Find $HCF$ and $LCM$ of $336$ and $54$ by prime factorisation and verify that?

Answer 1

Hint: Here in this question, we have to find the Highest common factor (HCF) and least common multiple (LCM) of given numbers by prime factorization method. Prime factorization of a number means to express the given number as a product of the prime factors, that is, the product of the numbers that are prime numbers and divide the given number completely. We can find out the correct answer using this information.

Complete step by step answer:
The Least Common Multiple (LCM) of two numbers is the smallest number that has both of the first two numbers as factors. The largest positive integer which divides two or more integers without any remainder is called Highest Common Factor (HCF) or Greatest Common Divisor or Greatest Common Factor (GCF).

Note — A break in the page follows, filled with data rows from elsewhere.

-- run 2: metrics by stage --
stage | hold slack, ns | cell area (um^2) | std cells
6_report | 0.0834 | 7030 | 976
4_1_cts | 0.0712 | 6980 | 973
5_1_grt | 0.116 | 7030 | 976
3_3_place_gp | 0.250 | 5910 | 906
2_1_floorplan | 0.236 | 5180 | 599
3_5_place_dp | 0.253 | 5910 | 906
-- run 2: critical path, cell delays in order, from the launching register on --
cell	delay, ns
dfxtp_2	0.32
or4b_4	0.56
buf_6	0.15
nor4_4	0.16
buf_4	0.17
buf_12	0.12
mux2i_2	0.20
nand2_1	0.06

Prime factorization is the process of finding the prime numbers, which are multiplied together to get the original number. A number that is not divisible by any other number except 1 and itself is known as a prime number. For example, 5 is not divisible by any number other than 1 and 5. Consider the given numbers 336 and 54.Let us find the prime factorisation of 336 & 54:
\[336 = 2 \times 2 \times 2 \times 2 \times 3 \times 7\]
\[\Rightarrow 336 = {2^4} \times 3 \times 7\]
And
\[54 = 2 \times 3 \times 3 \times 3\]
\[\Rightarrow 54 = 2 \times {3^3}\]

The highest common factor (HCF) of 336 and 54 is
HCF of \[\left( {336,54} \right) = 2 \times 3\]
\[\therefore \] HCF of \[\left( {336,54} \right) = 6\]
The Least Common Multiple (LCM) of 336 and 54 is
LCM of \[\left( {336,54} \right) = {2^4} \times {3^3} \times 7 \\ \]
LCM of \[\left( {336,54} \right) = 16 \times 27 \times 7 \\ \]
\[\therefore \] LCM of \[\left( {336,54} \right) = 3024 \\ \]
To verify, as we know, the product of HCF and LCM of given two numbers will be equal to the product of given two numbers.
\[HCF\left( {336,54} \right) \times LCM\left( {336,54} \right) = 336 \times 54\]
\[ \Rightarrow \,\,\,6 \times 3024 = 336 \times 54\]
\[\therefore \,\,\,18144 = 18144\]
Hence, verified.

Note: By factoring a number we mean to express it as a product of two numbers or it can also be defined as the division of a given number by some other number such that the remainder is zero. Usually, negative factors of a number are not considered and the fractions can never be considered as a factor of a number. Factors of a number are defined as all the possible sets of two numbers whose product is equal to the given number. Thus, we should remember the difference between a factor and prime factor and solve a question by keeping the mentioned information in mind.